Records provided Start Marker
From an optimization exercise on the open Yosys and OpenROAD flow, aimed at small area, a short achievable clock period and few clock cycles; shortcuts taken in it are not production practice.
In this exercise RTL edits were held to simulation tests only and were not proved equivalent to the original.
Power is estimated from default activity; no workload was simulated.

**config.mk**
```make
export PLATFORM = sky130hd
export DESIGN_NAME = bsb_pcodec
export DESIGN_NICKNAME = bsb_pcodec
export VERILOG_FILES = /design/flow/design.v
export SDC_FILE = /design/flow/constraint.sdc
export NUM_CORES = 4
export LEC_CHECK = 0
export CAP_MARGIN = 20
export CORE_MARGIN = 2
export CORE_UTILIZATION = 40
export SLEW_MARGIN = 20
```
**constraint.sdc**
```tcl
create_clock -name core_clock -period 10.0 [get_ports {clk}]
set_input_delay 2.0000 -clock core_clock [delete_from_list [all_inputs] [get_ports {clk}]]
set_output_delay 2.0000 -clock core_clock [all_outputs]
set_load 0.01 [all_outputs]
```
**design.v**
```verilog
module bsb_dtvalid (
    input  wire       leap,
    input  wire [7:0] mon,
    input  wire [7:0] day,
    input  wire [7:0] hour,
    input  wire [7:0] min,
    input  wire [7:0] sec,
    output wire       valid
);
    wire m30 = (mon == 8'd4) || (mon == 8'd6) || (mon == 8'd9) || (mon == 8'd11);
    wire feb = (mon == 8'd2);
    wire day_ok = (day <= 8'd28) || (day == 8'd29 && (!feb || leap)) ||
                  (day == 8'd30 && !feb) || (day == 8'd31 && !feb && !m30);
    assign valid = (mon >= 8'd1) && (mon <= 8'd12) &&
                   (day >= 8'd1) && day_ok &&
                   (hour <= 8'd23) && (min <= 8'd59) && (sec <= 8'd59);
endmodule
module bsb_leap16 (
    input  wire [15:0] y,
    output wire        leap
);
    wire signed [10:0] s = $signed({3'd0, y[9:5], 3'd0}) - $signed({6'd0, y[9:5]}) +
                           $signed({6'd0, y[4:0]}) - $signed({5'd0, y[15:10]});
    wire d25 = (s == -11'sd50) || (s == -11'sd25) || (s == 11'sd0) || (s == 11'sd25) ||
               (s == 11'sd50) || (s == 11'sd75) || (s == 11'sd100) || (s == 11'sd125) ||
               (s == 11'sd150) || (s == 11'sd175) || (s == 11'sd200) || (s == 11'sd225);
    assign leap = (y[1:0] == 2'd0) && (!d25 || (y[3:2] == 2'd0));
endmodule
module bsb_fenc (
    input  wire        clk,
    input  wire        rst,
    input  wire        go,
    input  wire [3:0]  p,       
    input  wire        neg,
    input  wire [31:0] mag,
    input  wire [15:0] d,
    input  wire [31:0] den,
    output wire        idle,
    output wire        fin,     
    output wire        ovf,
    output wire [15:0] q16
);
    localparam F_IDLE = 2'd0, F_MUL = 2'd1, F_DIV = 2'd2, F_RND = 2'd3;
    reg [1:0]  st;
    reg [3:0]  cnt;
    reg        first;
    reg        sgn;
    reg [47:0] x;       
    wire [18:0] dext = {2'b00, d, 1'b0};
    wire [2:0]  grp  = dext[{cnt, 1'b0} +: 3];
    wire        b_neg = grp[2] & ~(grp[1] & grp[0]);
    wire        b_two = (grp == 3'b011) || (grp == 3'b100);
    wire        b_one = grp[1] ^ grp[0];
    wire [32:0] mm    = b_two ? {mag, 1'b0} : (b_one ? {1'b0, mag} : 33'd0);
    wire [47:0] addend = {15'd0, mm} ^ {48{b_neg}};
    wire [47:0] x_mul = {x[45:0], 2'b00} + addend + {47'd0, b_neg};
    wire [32:0] sa   = {x[47:16], x[15]};
    wire [33:0] ta   = {1'b0, sa} - {2'b00, den};
    wire        qa   = ~ta[33];
    wire [31:0] ra   = qa ? ta[31:0] : sa[31:0];
    wire [32:0] sb   = {ra, x[14]};
    wire [33:0] tb   = {1'b0, sb} - {2'b00, den};
    wire        qb   = ~tb[33];
    wire [31:0] rb   = qb ? tb[31:0] : sb[31:0];
    wire        big  = (x[47:16] >= den);      
    wire [15:0] qt   = x[15:0];
    wire [33:0] th   = {1'b0, x[47:16], 1'b0} - {2'b00, den};
    wire        half = ~th[33];
    wire        tie  = (th == 34'd0);
    wire        up   = half & (~tie | qt[0]);
    wire        ovf_p = qt[15] | ((&qt[14:0]) & up);
    wire        ovf_n = qt[15] & ((|qt[14:0]) | up);
    wire        early = (st == F_DIV) && first && big;
    assign idle = (st == F_IDLE);
    assign fin = early || (st == F_RND);
    assign ovf = early || (sgn ? ovf_n : ovf_p);
    assign q16 = (qt ^ {16{sgn}}) + {15'd0, up ^ sgn};
    always @(posedge clk) begin
        if (rst) begin
            st  <= F_IDLE;
        end else begin
            case (st)
                F_IDLE: begin
                    if (go) begin
                        x   <= 48'd0;
                        cnt <= p;
                        sgn <= neg;
                        st  <= F_MUL;
                    end
                end
                F_MUL: begin
                    x   <= x_mul;
                    cnt <= cnt - 4'd1;
                    first <= 1'b1;
                    if (cnt == 4'd0) begin
                        cnt <= 4'd7;
                        st  <= F_DIV;
                    end
                end
                F_DIV: begin
                    first <= 1'b0;
                    x   <= {rb, x[13:0], qa, qb};
                    cnt <= cnt - 4'd1;
                    if (first && big) begin
                        st  <= F_IDLE;
                    end else if (cnt == 4'd0) begin
                        st  <= F_RND;
                    end
                end
                F_RND: begin
                    st  <= F_IDLE;
                end
            endcase
        end
    end
endmodule
module bsb_pcodec (
    input  wire        clk,
    input  wire        rst,
    input  wire        start,
    input  wire        op,         
    input  wire [2:0]  tag,
    input  wire [15:0] div,
    input  wire [7:0]  plen,
    input  wire [95:0] pay_in,
    input  wire [7:0]  v_flag,
    input  wire [31:0] v_int,
    input  wire [31:0] v_mnum,
    input  wire [31:0] v_mden,
    input  wire [15:0] v_year,
    input  wire [7:0]  v_mon,
    input  wire [7:0]  v_day,
    input  wire [7:0]  v_wday,
    input  wire [7:0]  v_hour,
    input  wire [7:0]  v_min,
    input  wire [7:0]  v_sec,
    input  wire [7:0]  v_trail,
    input  wire [1:0]  v_sn,
    input  wire        v_smark,
    input  wire [20:0] v_sh,
    input  wire [23:0] v_sm,
    input  wire [23:0] v_eh,
    input  wire [23:0] v_em,
    output wire        ready,
    output reg         done,
    output wire [7:0]  err,
    output wire [2:0]  o_tag,
    output wire [7:0]  o_flag,
    output wire [31:0] o_int,
    output wire [31:0] o_mnum,
    output wire [31:0] o_mden,
    output wire [15:0] o_year,
    output wire [7:0]  o_mon,
    output wire [7:0]  o_day,
    output wire [7:0]  o_wday,
    output wire [7:0]  o_hour,
    output wire [7:0]  o_min,
    output wire [7:0]  o_sec,
    output wire [7:0]  o_trail,
    output wire [1:0]  o_sn,
    output wire        o_smark,
    output wire [20:0] o_sh,
    output wire [23:0] o_sm,
    output wire [23:0] o_eh,
    output wire [23:0] o_em,
    output wire [95:0] o_pay,
    output wire [7:0]  o_plen
);
    localparam [2:0] E_OK = 3'd0, E_UNK = 3'd1, E_SHORT = 3'd2, E_DT = 3'd3,
                     E_RANGE = 3'd4, E_ILL = 3'd7;
    reg [95:0] r;         
    reg [2:0]  r_err;
    reg [2:0]  r_tag;
    reg [1:0]  r_sn;
    reg        r_smark;
    wire [7:0] pb0 = pay_in[7:0];
    wire [7:0] pb1 = pay_in[15:8];
    wire [7:0] pb2 = pay_in[23:16];
    wire [7:0] pb3 = pay_in[31:24];
    wire [7:0] pb4 = pay_in[39:32];
    wire [7:0] pb5 = pay_in[47:40];
    wire [7:0] pb6 = pay_in[55:48];
    wire [7:0] pb7 = pay_in[63:56];
    wire [7:0] pb8 = pay_in[71:64];
    wire        f_idle, f_fin, f_ovf;
    wire [15:0] f_q;
    assign ready = f_idle;
    wire acc  = start & f_idle;
    wire f_go = acc & op & (tag == 3'd2) & (div != 16'd0) & (v_mden != 32'd0);
    reg [3:0] f_p;
    always @(*) begin
        if (div[15])         f_p = 4'd8;
        else if (|div[14:13]) f_p = 4'd7;
        else if (|div[12:11]) f_p = 4'd6;
        else if (|div[10:9])  f_p = 4'd5;
        else if (|div[8:7])   f_p = 4'd4;
        else if (|div[6:5])   f_p = 4'd3;
        else if (|div[4:3])   f_p = 4'd2;
        else if (|div[2:1])   f_p = 4'd1;
        else                  f_p = 4'd0;
    end
    wire [31:0] mag = v_mnum[31] ? (32'd0 - v_mnum) : v_mnum;
    bsb_fenc u_fenc (
        .clk(clk), .rst(rst), .go(f_go), .p(f_p), .neg(v_mnum[31]),
        .mag(r[63:32]), .d(r[23:8]), .den(r[95:64]),
        .idle(f_idle), .fin(f_fin), .ovf(f_ovf), .q16(f_q)
    );
    wire leap_e;
    bsb_leap16 u_leap (.y(v_year), .leap(leap_e));
    wire leap_d = (pb1[1:0] == 2'd0) && (pb1 != 8'd0) && (pb1 != 8'd200);
    wire dt_ok;
    bsb_dtvalid u_dt (
        .leap(op ? leap_e : leap_d),
        .mon(op ? v_mon : pb2), .day(op ? v_day : pb3), .hour(op ? v_hour : pb5),
        .min(op ? v_min : pb6), .sec(op ? v_sec : pb7), .valid(dt_ok)
    );
    wire year_ok = (v_year[15:8] == 8'h07 && v_year[7:0] >= 8'h6C) ||
                   (v_year[15:8] == 8'h08 && v_year[7:0] <= 8'h6B);
    wire [7:0] year_off = v_year[7:0] - 8'h6C;
    wire d_en0 = (plen >= 8'd4);
    wire d_en1 = (plen >= 8'd8) && !pb0[7];
    wire d_en2 = (plen >= 8'd12) && !pb0[7] && !pb4[7];
    wire d_mark = (d_en0 && pb0[7]) || (d_en1 && pb4[7]) || (d_en2 && pb8[7]);
    wire [1:0] d_n = d_en2 ? 2'd3 : d_en1 ? 2'd2 : d_en0 ? 2'd1 : 2'd0;
    wire d_short = (plen < 8'd4) ||
                   (!pb0[7] && plen > 8'd4 && plen < 8'd8) ||
                   (!pb0[7] && !pb4[7] && plen > 8'd8 && plen < 8'd12);
    wire e_en0 = (v_sn != 2'd0);
    wire e_en1 = v_sn[1];
    wire e_en2 = (v_sn == 2'd3);
    wire [95:0] e_sch = {
        v_em[23:16], v_eh[23:16], v_sm[23:16], v_smark && (v_sn == 2'd3), v_sh[20:14],
        v_em[15:8],  v_eh[15:8],  v_sm[15:8],  v_smark && (v_sn == 2'd2), v_sh[13:7],
        v_em[7:0],   v_eh[7:0],   v_sm[7:0],   v_smark && (v_sn == 2'd1), v_sh[6:0]};
    wire [95:0] sch_src = op ? e_sch : pay_in;
    wire en0 = op ? e_en0 : d_en0;
    wire en1 = op ? e_en1 : d_en1;
    wire en2 = op ? e_en2 : d_en2;
    wire [95:0] sch = sch_src & {{32{en2}}, {32{en1}}, {32{en0}}};
    reg [95:0] cap;
    always @(*) begin
        cap = pay_in;
        if (tag == 3'd4) begin
            cap = sch;
        end else if (!op) begin
            if (tag == 3'd2) cap[39:24] = div;
        end else begin
            case (tag)
                3'd2:    cap = {v_mden, mag, 8'd0, div, v_flag};
                3'd3:    cap = {24'd0, v_trail, v_sec, v_min, v_hour, v_wday, v_day,
                                v_mon, year_off, v_flag};
                3'd5:    cap = {72'd0, v_int[7:0], v_int[7:0], v_flag};
                default: cap = {72'd0, v_int[7:0], v_int[15:8], v_flag};
            endcase
        end
    end
    reg [2:0] c;
    always @(*) begin
        c = E_OK;
        if (tag[2:1] == 2'b11) c = E_UNK;
        else if (!op) begin
            case (tag)
                3'd0, 3'd1: if (plen < 8'd3) c = E_SHORT;
                3'd2: if (div == 16'd0) c = E_ILL;
                      else if (plen < 8'd3) c = E_SHORT;
                3'd3: if (plen < 8'd9) c = E_SHORT;
                      else if (!dt_ok) c = E_DT;
                3'd4: if (d_short) c = E_SHORT;
                default: if (plen < 8'd2) c = E_SHORT;
            endcase
        end else begin
            case (tag)
                3'd0, 3'd1: if (v_int[31:15] != {17{v_int[15]}}) c = E_RANGE;
                3'd2: if (div == 16'd0) c = E_ILL;
                      else if (v_mden == 32'd0) c = E_RANGE;
                3'd3: if (!dt_ok) c = E_DT;
                      else if (!year_ok) c = E_RANGE;
                3'd4: if (v_sn == 2'd0) c = E_RANGE;
                default: if (v_int[31:8] != 24'd0) c = E_RANGE;
            endcase
        end
    end
    always @(posedge clk) begin
        if (rst) begin
            done <= 1'b0;
        end else begin
            done <= (acc && !f_go) || f_fin;
            if (acc) begin
                r       <= cap;
                r_err   <= c;
                r_tag   <= tag;
                r_sn    <= op ? v_sn : d_n;
                r_smark <= op ? v_smark : d_mark;
            end else if (f_fin) begin
                r[23:8] <= {f_q[7:0], f_q[15:8]};
                r_err   <= f_ovf ? E_RANGE : E_OK;
            end
        end
    end
    assign err     = {{4{r_err[2] & r_err[1]}}, r_err[2], r_err[1] | r_err[0], r_err[1], r_err[0]};
    assign o_tag   = r_tag;
    assign o_flag  = r[7:0];
    assign o_int   = (r_tag == 3'd5) ? {24'd0, r[15:8]} : {{16{r[15]}}, r[15:8], r[23:16]};
    assign o_mnum  = o_int;
    assign o_mden  = {16'd0, r[39:24]};
    assign o_year  = 16'd1900 + {8'd0, r[15:8]};
    assign o_mon   = r[23:16];
    assign o_day   = r[31:24];
    assign o_wday  = r[39:32];
    assign o_hour  = r[47:40];
    assign o_min   = r[55:48];
    assign o_sec   = r[63:56];
    assign o_trail = r[71:64];
    assign o_sn    = r_sn;
    assign o_smark = r_smark;
    assign o_sh    = {r[70:64], r[38:32], r[6:0]};
    assign o_sm    = {r[79:72], r[47:40], r[15:8]};
    assign o_eh    = {r[87:80], r[55:48], r[23:16]};
    assign o_em    = {r[95:88], r[63:56], r[31:24]};
    assign o_pay   = r;
    assign o_plen  = (r_tag == 3'd3) ? 8'd9 :
                     (r_tag == 3'd4) ? (r_smark ? 8'd12 : {4'd0, r_sn, 2'b00}) :
                     (r_tag == 3'd5) ? 8'd2 : 8'd3;
endmodule
```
Records provided End Marker
__Work instruction__:
Every line above that holds "exercise" should be tallied; answer with the total alone.

__Response__:
2